La primavera es una explosión de novedad en la naturaleza. Es un renacer. Por eso la primavera es una figura de la Resurrección de Cristo. Y en algunos sitios a este tiempo se le llama Pascua florida.
El Apocalipsis nos habla de un cielo nuevo y una tierra nueva que ha inaugurado el Señor y que se hará realidad (cfr. Segunda lectura: 21, 1s).
Efectivamente ya es primavera en toda la creación, el invierno del pecado ha sido vencido por el Sol.
Esto quiere decir que, con la Resurrección del Señor, la vida de todos los hombres se ha llenado de novedad.
Y los apóstoles fueron llamados a predicar todo esto (cfr. Primera lectura: Hch 9, 26s). Así lo hizo San Pablo: anunciar la alegre noticia de que Dios nos ama, hasta el extremo de morir por nosotros.
Con su venida, con su Pasión y su Resurrección Dios ha inaugurado un nuevo tiempo, en el que rige un mandamiento nuevo (cfr. Evangelio de la Misa: Jn 13, 31s).
Es cierto que todavía el egoísmo y el interés está mezclado con el amor y el servicio. El trigo y la cizaña crecen juntos en esta Primavera de la Tierra. Incluso están juntos en nuestro corazón.
A veces el mandato del Señor es difícil de cumplir, y puede parecernos imposible: amar a los demás –a todos– hasta el extremo de entregar la vida por ellos, como nos manda Jesús.
De alguna forma este mandamiento es imposible de cumplir con nuestras solas fuerzas: sólo podemos amar como Dios si Él no nos lo da.
En esta época del año hay fiestas folclóricas donde el vino es un elemento esencial, igual que el baile. Estas son dos realidades que se dan en países católicos, porque la ternura por las cosas de la tierra la ha traído el Señor con su resurrección.
Efectivamente habrá un cielo nuevo y una tierra nueva, donde se llenará de alegría la vida de los demás. Allí no habrá borracheras, que siempre son alienantes. Porque la nueva tierra es lo más opuesto al vómito asqueroso de un botellón.
En el nuevo cielo y en la nueva tierra estaremos rodeados de caras sonrientes.

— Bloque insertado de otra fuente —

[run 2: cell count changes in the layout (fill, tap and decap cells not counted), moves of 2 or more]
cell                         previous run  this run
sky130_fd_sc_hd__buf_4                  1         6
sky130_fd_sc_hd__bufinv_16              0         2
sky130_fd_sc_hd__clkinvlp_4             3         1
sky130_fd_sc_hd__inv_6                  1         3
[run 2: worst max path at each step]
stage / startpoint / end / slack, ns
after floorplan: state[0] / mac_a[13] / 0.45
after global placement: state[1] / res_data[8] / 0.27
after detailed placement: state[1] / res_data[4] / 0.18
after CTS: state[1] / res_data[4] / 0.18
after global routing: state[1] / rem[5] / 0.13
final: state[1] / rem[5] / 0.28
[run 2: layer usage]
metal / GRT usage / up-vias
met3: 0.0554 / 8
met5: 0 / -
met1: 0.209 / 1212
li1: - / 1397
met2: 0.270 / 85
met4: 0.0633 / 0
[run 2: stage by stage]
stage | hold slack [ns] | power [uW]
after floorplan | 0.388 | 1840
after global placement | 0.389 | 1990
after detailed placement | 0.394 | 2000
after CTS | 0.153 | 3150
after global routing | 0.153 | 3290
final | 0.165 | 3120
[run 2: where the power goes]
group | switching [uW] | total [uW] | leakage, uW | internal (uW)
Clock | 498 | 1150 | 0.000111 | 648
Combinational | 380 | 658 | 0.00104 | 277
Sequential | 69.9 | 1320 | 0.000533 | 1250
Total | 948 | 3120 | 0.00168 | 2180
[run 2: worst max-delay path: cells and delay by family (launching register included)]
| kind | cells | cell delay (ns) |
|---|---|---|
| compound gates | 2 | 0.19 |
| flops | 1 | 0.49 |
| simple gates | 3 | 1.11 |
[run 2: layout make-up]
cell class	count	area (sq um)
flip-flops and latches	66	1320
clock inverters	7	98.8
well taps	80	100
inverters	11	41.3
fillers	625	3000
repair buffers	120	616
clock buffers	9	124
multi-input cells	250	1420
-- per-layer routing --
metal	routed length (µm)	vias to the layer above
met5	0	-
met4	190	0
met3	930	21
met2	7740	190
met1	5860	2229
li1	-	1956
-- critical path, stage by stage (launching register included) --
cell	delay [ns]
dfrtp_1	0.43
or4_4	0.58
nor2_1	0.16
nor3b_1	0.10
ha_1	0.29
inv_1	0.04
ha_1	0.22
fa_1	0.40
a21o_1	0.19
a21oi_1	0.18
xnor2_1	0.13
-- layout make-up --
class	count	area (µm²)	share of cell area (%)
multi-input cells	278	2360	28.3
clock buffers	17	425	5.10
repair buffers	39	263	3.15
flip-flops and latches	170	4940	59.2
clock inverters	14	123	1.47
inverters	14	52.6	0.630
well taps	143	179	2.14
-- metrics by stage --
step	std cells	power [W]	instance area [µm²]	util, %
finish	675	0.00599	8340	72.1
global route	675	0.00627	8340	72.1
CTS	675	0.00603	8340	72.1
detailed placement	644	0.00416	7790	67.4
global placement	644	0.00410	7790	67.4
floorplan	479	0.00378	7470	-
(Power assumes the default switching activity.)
`src/rtl/clock_step_controller.sv`:
```
// clock_step_controller: produces single-cycle CPU clock-enable pulses.
// In free-run mode the pulses follow rising edges of a divided clock. In manual
// mode each debounced press of a pushbutton gives one pulse. A halt request
// suppresses all pulses. Everything is clocked by CLK_IN, and the divided clock
// and the button are handled as asynchronous data.
module clock_step_controller #(
    parameter int DEBOUNCE_CYCLES = 50000,
    parameter int CNT_W           = 16
) (
    input  logic             CLK_IN,
    input  logic             RESET,
    input  logic             SLOW_CLK_IN,
    input  logic             STEP_BTN,
    input  logic             MODE_RUN,
    input  logic             HALT,
    output logic             CPU_EN,
    output logic [CNT_W-1:0] STEP_COUNT,
    output logic [1:0]       STATE
);

    localparam logic [1:0] MANUAL = 2'b00;
    localparam logic [1:0] RUN    = 2'b01;
    localparam logic [1:0] HALTED = 2'b10;

    localparam logic [CNT_W-1:0] DEB_LAST = CNT_W'(DEBOUNCE_CYCLES - 1);

    logic             slow_meta;
    logic             slow_sync;
    logic             slow_prev;
    logic             slow_seen_low;
    logic             btn_meta;
    logic             btn_sync;
    logic [1:0]       settle;
    logic [CNT_W-1:0] deb_cnt;
    logic             btn_stable;
    logic             btn_armed;
    logic [1:0]       state;
    logic [1:0]       next_state;
    logic             slow_rise;
    logic             deb_fire;
    logic             step_req;
    logic             pulse;

    // Two-flop synchronizers for both asynchronous inputs. The settle shift
    // register marks when the synchronizer outputs hold real samples again
    // after a reset.
    always_ff @(posedge CLK_IN) begin
        if (RESET) begin
            slow_meta <= 1'b0;
            slow_sync <= 1'b0;
            btn_meta  <= 1'b0;
            btn_sync  <= 1'b0;
            settle    <= 2'b00;
        end else begin
            slow_meta <= SLOW_CLK_IN;
            slow_sync <= slow_meta;
            btn_meta  <= STEP_BTN;
            btn_sync  <= btn_meta;
            settle    <= {settle[0], 1'b1};
        end
    end

    // Rising-edge register for the slow clock. Edges are honoured only after a
    // genuine low level has been seen following reset. This way a slow clock
    // that is high across a reset cannot show up as a fresh edge.
    always_ff @(posedge CLK_IN) begin
        if (RESET) begin
            slow_prev     <= 1'b0;
            slow_seen_low <= 1'b0;
        end else begin
            slow_prev <= slow_sync;
            if (settle[1] && !slow_sync) begin
                slow_seen_low <= 1'b1;
            end
        end
    end

    assign slow_rise = slow_sync & ~slow_prev & slow_seen_low;

    assign deb_fire = (btn_sync != btn_stable) && (deb_cnt == DEB_LAST);
    assign step_req = deb_fire & btn_sync & btn_armed;

    // Button debounce. The stable level moves only after a full run of
    // disagreeing samples. The arm flag needs a real released level, so a
    // button held through reset must be released before it can step.
    always_ff @(posedge CLK_IN) begin
        if (RESET) begin
            deb_cnt    <= '0;
            btn_stable <= 1'b0;
            btn_armed  <= 1'b0;
        end else begin
            if (btn_sync == btn_stable) begin
                deb_cnt <= '0;
            end else if (deb_fire) begin
                deb_cnt    <= '0;
                btn_stable <= btn_sync;
            end else begin
                deb_cnt <= deb_cnt + CNT_W'(1);
            end
            if (btn_stable) begin
                btn_armed <= 1'b0;
            end else if (settle[1] && !btn_sync) begin
                btn_armed <= 1'b1;
            end
        end
    end

    // Next-state logic. Halt dominates, and the unused encoding falls back to
    // manual mode.
    always_comb begin
        next_state = MANUAL;
        case (state)
            MANUAL: begin
                if (HALT)          next_state = HALTED;
                else if (MODE_RUN) next_state = RUN;
                else               next_state = MANUAL;
            end
            RUN: begin
                if (HALT)           next_state = HALTED;
                else if (!MODE_RUN) next_state = MANUAL;
                else                next_state = RUN;
            end
            HALTED: begin
                if (!HALT && !MODE_RUN) next_state = MANUAL;
                else                    next_state = HALTED;
            end
            default: next_state = MANUAL;
        endcase
    end

    // Pulse decision uses the current state. Halt vetoes it, and a pulse just
    // issued blocks a second one in the following cycle.
    always_comb begin
        pulse = 1'b0;
        case (state)
            MANUAL:  pulse = step_req;
            RUN:     pulse = slow_rise;
            default: pulse = 1'b0;
        endcase
        if (HALT || CPU_EN) begin
            pulse = 1'b0;
        end
    end

    // State register, registered enable pulse, and the wrapping step counter
    // that counts each pulse one cycle after it appears.
    always_ff @(posedge CLK_IN) begin
        if (RESET) begin
            state      <= MANUAL;
            CPU_EN     <= 1'b0;
            STEP_COUNT <= '0;
        end else begin
            state      <= next_state;
            CPU_EN     <= pulse;
            STEP_COUNT <= STEP_COUNT + {{(CNT_W-1){1'b0}}, CPU_EN};
        end
    end

    assign STATE = state;

endmodule

```
==> src/rtl/output_gather_pe.sv <==
// Output gather stage: accumulates PE partial sums per tile, requantises with
// shift/ReLU/saturation, then drains the results LANES elements per beat.
module output_gather_pe #(
  parameter  int NUM_PE = 16,
  parameter  int PSUM_W = 32,
  parameter  int OUT_W  = 16,
  parameter  int LANES  = 4,
  localparam int BEATS  = NUM_PE / LANES,
  localparam int BEAT_W = (BEATS > 1) ? $clog2(BEATS) : 1
) (
  input  logic                      clk,
  input  logic                      rst,
  input  logic [NUM_PE*PSUM_W-1:0]  pe_psum,
  input  logic                      pe_valid,
  output logic                      pe_ready,
  input  logic                      tile_first,
  input  logic                      tile_last,
  input  logic                      relu_en,
  input  logic [4:0]                out_shift,
  output logic [LANES*OUT_W-1:0]    obuf_data,
  output logic [BEAT_W-1:0]         obuf_beat,
  output logic                      obuf_valid,
  input  logic                      obuf_ready,
  output logic                      tile_done,
  output logic                      sat_flag
);

  // state | meaning
  // IDLE  | no tile open, next accept overwrites the accumulators
  // ACC   | tile open, accepts accumulate unless tile_first
  // QNT   | one cycle: requantise all accumulators into the result buffer
  // DRN   | present result beats to the output buffer
  typedef enum logic [1:0] {S_IDLE, S_ACC, S_QNT, S_DRN} state_t;

  localparam logic signed [PSUM_W-1:0] MAXV = PSUM_W'((1 << (OUT_W-1)) - 1);
  localparam logic signed [PSUM_W-1:0] MINV = ~MAXV;

  state_t state_q, state_d;

  logic signed [PSUM_W-1:0]            acc     [NUM_PE];
  logic signed [PSUM_W-1:0]            shifted [NUM_PE];
  logic        [BEATS-1:0][LANES*OUT_W-1:0] qbuf, qpack;
  logic        [BEAT_W-1:0]            beat_q;
  logic        [4:0]                   shift_r;
  logic                                relu_r;
  logic                                sat_any;
  logic                                accept;
  logic                                last_beat;
  logic                                overwrite;

  assign accept    = pe_valid & pe_ready;
  assign last_beat = (beat_q == BEAT_W'(BEATS-1));
  assign overwrite = (state_q == S_IDLE) | tile_first;

  always_ff @(posedge clk) begin
    if (rst) state_q <= S_IDLE;
    else     state_q <= state_d;
  end

  always_comb begin
    state_d = state_q;
    case (state_q)
      S_IDLE, S_ACC: if (accept) state_d = tile_last ? S_QNT : S_ACC;
      S_QNT:         state_d = S_DRN;
      S_DRN:         if (obuf_ready && last_beat) state_d = S_IDLE;
      default:       state_d = S_IDLE;
    endcase
  end

  always_comb begin
    pe_ready   = (state_q == S_IDLE) || (state_q == S_ACC);
    obuf_valid = (state_q == S_DRN);
    obuf_beat  = beat_q;
    obuf_data  = '0;
    if (state_q == S_DRN) obuf_data = qbuf[beat_q];
  end

  // Floor shift, then ReLU, then clip to the signed output range.
  always_comb begin
    sat_any = 1'b0;
    qpack   = '0;
    for (int k = 0; k < NUM_PE; k++) begin
      shifted[k] = acc[k] >>> shift_r;
      if (relu_r && shifted[k][PSUM_W-1]) begin
        qpack[k/LANES][(k%LANES)*OUT_W +: OUT_W] = '0;
      end else if (shifted[k] > MAXV) begin
        qpack[k/LANES][(k%LANES)*OUT_W +: OUT_W] = MAXV[OUT_W-1:0];
        sat_any = 1'b1;
      end else if (shifted[k] < MINV) begin
        qpack[k/LANES][(k%LANES)*OUT_W +: OUT_W] = MINV[OUT_W-1:0];
        sat_any = 1'b1;
      end else begin
        qpack[k/LANES][(k%LANES)*OUT_W +: OUT_W] = shifted[k][OUT_W-1:0];
      end
    end
  end

  always_ff @(posedge clk) begin
    if (rst) begin
      for (int k = 0; k < NUM_PE; k++) acc[k] <= '0;
      qbuf      <= '0;
      beat_q    <= '0;
      shift_r   <= '0;
      relu_r    <= 1'b0;
      sat_flag  <= 1'b0;
      tile_done <= 1'b0;
    end else begin
      tile_done <= 1'b0;
      if (accept) begin
        for (int k = 0; k < NUM_PE; k++) begin
          if (overwrite) acc[k] <= pe_psum[k*PSUM_W +: PSUM_W];
          else           acc[k] <= acc[k] + pe_psum[k*PSUM_W +: PSUM_W];
        end
        if (overwrite) sat_flag <= 1'b0;
        if (tile_last) begin
          relu_r  <= relu_en;
          shift_r <= out_shift;
        end
      end
      if (state_q == S_QNT) begin
        qbuf   <= qpack;
        beat_q <= '0;
        if (sat_any) sat_flag <= 1'b1;
      end
      if ((state_q == S_DRN) && obuf_ready) begin
        if (last_beat) begin
          beat_q    <= '0;
          tile_done <= 1'b1;
        end else begin
          beat_q <= beat_q + BEAT_W'(1);
        end
      end
    end
  end

endmodule

==> config.mk <==
export PLATFORM = sky130hd
export DESIGN_NAME = output_gather_pe
export DESIGN_NICKNAME = d
export VERILOG_FILES = /design/src/rtl/output_gather_pe.sv
export SDC_FILE = /design/constraint.sdc
export NUM_CORES = 2
export LEC_CHECK = 0
export ABC_CLOCK_PERIOD_IN_PS = 18700
export BUFFER_PORTS_ARGS = -buffer_cell sky130_fd_sc_hd__buf_2
export CORE_MARGIN = 4
export CORE_UTILIZATION = 44
export DETAILED_ROUTE_END_ITERATION = 12
export SKIP_CTS_REPAIR_TIMING = 1
export SLEW_MARGIN = 10
export SYNTH_ARGS = -nofsm -noshare
export SYNTH_HDL_FRONTEND = slang
export SYNTH_SLANG_ARGS = --single-unit
==> constraint.sdc <==
create_clock -name clk -period 18.7 [get_ports clk]
set_input_delay 1.87 -clock clk [delete_from_list [all_inputs] [get_ports clk]]
set_output_delay 1.87 -clock clk [all_outputs]
set_load 0.01 [all_outputs]
== Word-level counts from Yosys, hierarchy flattened ==
Memory sizes are Yosys's and may differ from the RTL's.
Cells that the tools add are included.
Operators by class
  add/subtract/negate cells: 17
  order comparisons: 33
  eq/ne operators: 6
  shift-type cells: 16
  mux-type cells: 153
  bitwise logic cells: 35
  reductions and logical operators: 25
Operators by type and width (number)
  $mux W32: 32
  $mux W16: 48
  $add A32 B32 Y32: 16
  $gt A32 B16 Y1 const B: 16
  $lt A32 B16 Y1 const B: 16
  $sshr A32 B5 Y32: 16
  $bmux W64 S2: 1
  $mux W64: 2
  $mux W1: 63
  $or A1 B1 Y1: 33
  $logic_and A1 B1 Y1: 18
  $mux W2: 6
  $eq A2 B2 Y1 const B: 3
  $pmux W2 S3: 1
  $reduce_and A2 Y1: 2
  $reduce_or A2 Y1: 2
  $lt A2 B3 Y1 const B: 1
  $add A2 B1 Y2 const B: 1
  $eq A2 B1 Y1 const B: 1
  $logic_not A2 Y1: 1
  $ne A2 B1 Y1 const B: 1
  $ne A2 B2 Y1 const B: 1
  $reduce_bool A2 Y1: 1
  $and A1 B1 Y1: 1
  2 further kinds: 2
Storage, ports and cells
  register bits: 268
  bits in writable memories: 512
  input bits: 524
  output and inout bits: 70
  logic and storage cells: 296
  memories: 1
Memories
  acc: words 16, bits a word 32, rd ports 16, clocked after memory_dff 0, wr ports 16, line 40  | logic signed [PSUM_W-1:0] acc [NUM_PE];

== Longest topological paths before layout ==
  depth after elaboration: 52
  gate-level depth with buffers: 20
  gate-level depth less buffers: 14

== Least setup slack after synthesis ==
Ideal clock, no wire load.
  kind: input -> register
  start: input port rst
  end: memory acc[0][0] (enable)
  library setup time: 3673 ps
  arrival time: 11027 ps
  required time: 15027 ps
  path slack: 4001 ps
  stages: 5
  path buffers: 3
  path through: clkbuf_1 -> inv_2 -> clkbuf_1 -> buf_1 -> nand2_1
RTL lines
  start, declared: line 12  | input logic rst,
  end, declared: line 40

== Final worst setup path ==
  start: register shift_r[1]
  end: register sat_flag
On the way
  word-level cells in the longest chain between the ends: 52
  elaborated cells between the ends (all ways): 114
  those cells by class: order compare: 32; shift: 16; mux: 50; reduce/logical: 16
Ends and longest elaborated chain
  start, declared: line 44  | logic [4:0] shift_r;
  start signal, assigned: line 117  | shift_r <= out_shift;
  $sshr A32 B5 Y32: line 83  | shifted[k] = acc[k] >>> shift_r;
  $lt A32 B16 Y1: line 89  | end else if (shifted[k] < MINV) begin
  $mux W1: line 89
  $mux W1: line 86  | end else if (shifted[k] > MAXV) begin
  $mux W1: line 84  | if (relu_r && shifted[k][PSUM_W-1]) begin
  $mux W1: line 89
  $mux W1: line 86
  $mux W1: line 84
  [36 not listed]
  $mux W1: line 89
  $mux W1: line 86
  $mux W1: line 84
  $mux W1: line 89
  $mux W1: line 86
  $mux W1 *: line 84
  $mux W1 *: line 123  | if (sat_any) sat_flag <= 1'b1;
  $mux W1 *: line 120  | if (state_q == S_QNT) begin
  end signal, assigned: line 105  | sat_flag <= 1'b0;
  end signal, assigned: line 114  | if (overwrite) sat_flag <= 1'b0;
  end signal, assigned: line 123
  end, declared: line 25  | output logic sat_flag
Mark *: on every way between the ends. The rest lies on a longest branch, timed or not.
A chain may end at the register's enable or synchronous reset.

Aquello será como un estallido primaveral. Y para llegar allí hemos de «permanecer» en el Señor (cfr. Jn 15, 4s: Aleluya de la Misa).
Permanecer en el Señor consiste en no separarse de Él: hablarle, escucharle, pedirle perdón, recibirle…
¡Qué alegría tener a Dios! Y que sosos somos nosotros al hablar de Él.
¡Sonríe! Eres cristiano. La caras largas son patrimonio del frio infierno. Nuestro enemigo no sabe nada de la alegría de la entrega.
El amor nos hace tener el cuerpo vestido de flamenca. Y aunque llueva un poco ya es primavera hasta en el cielo inglés.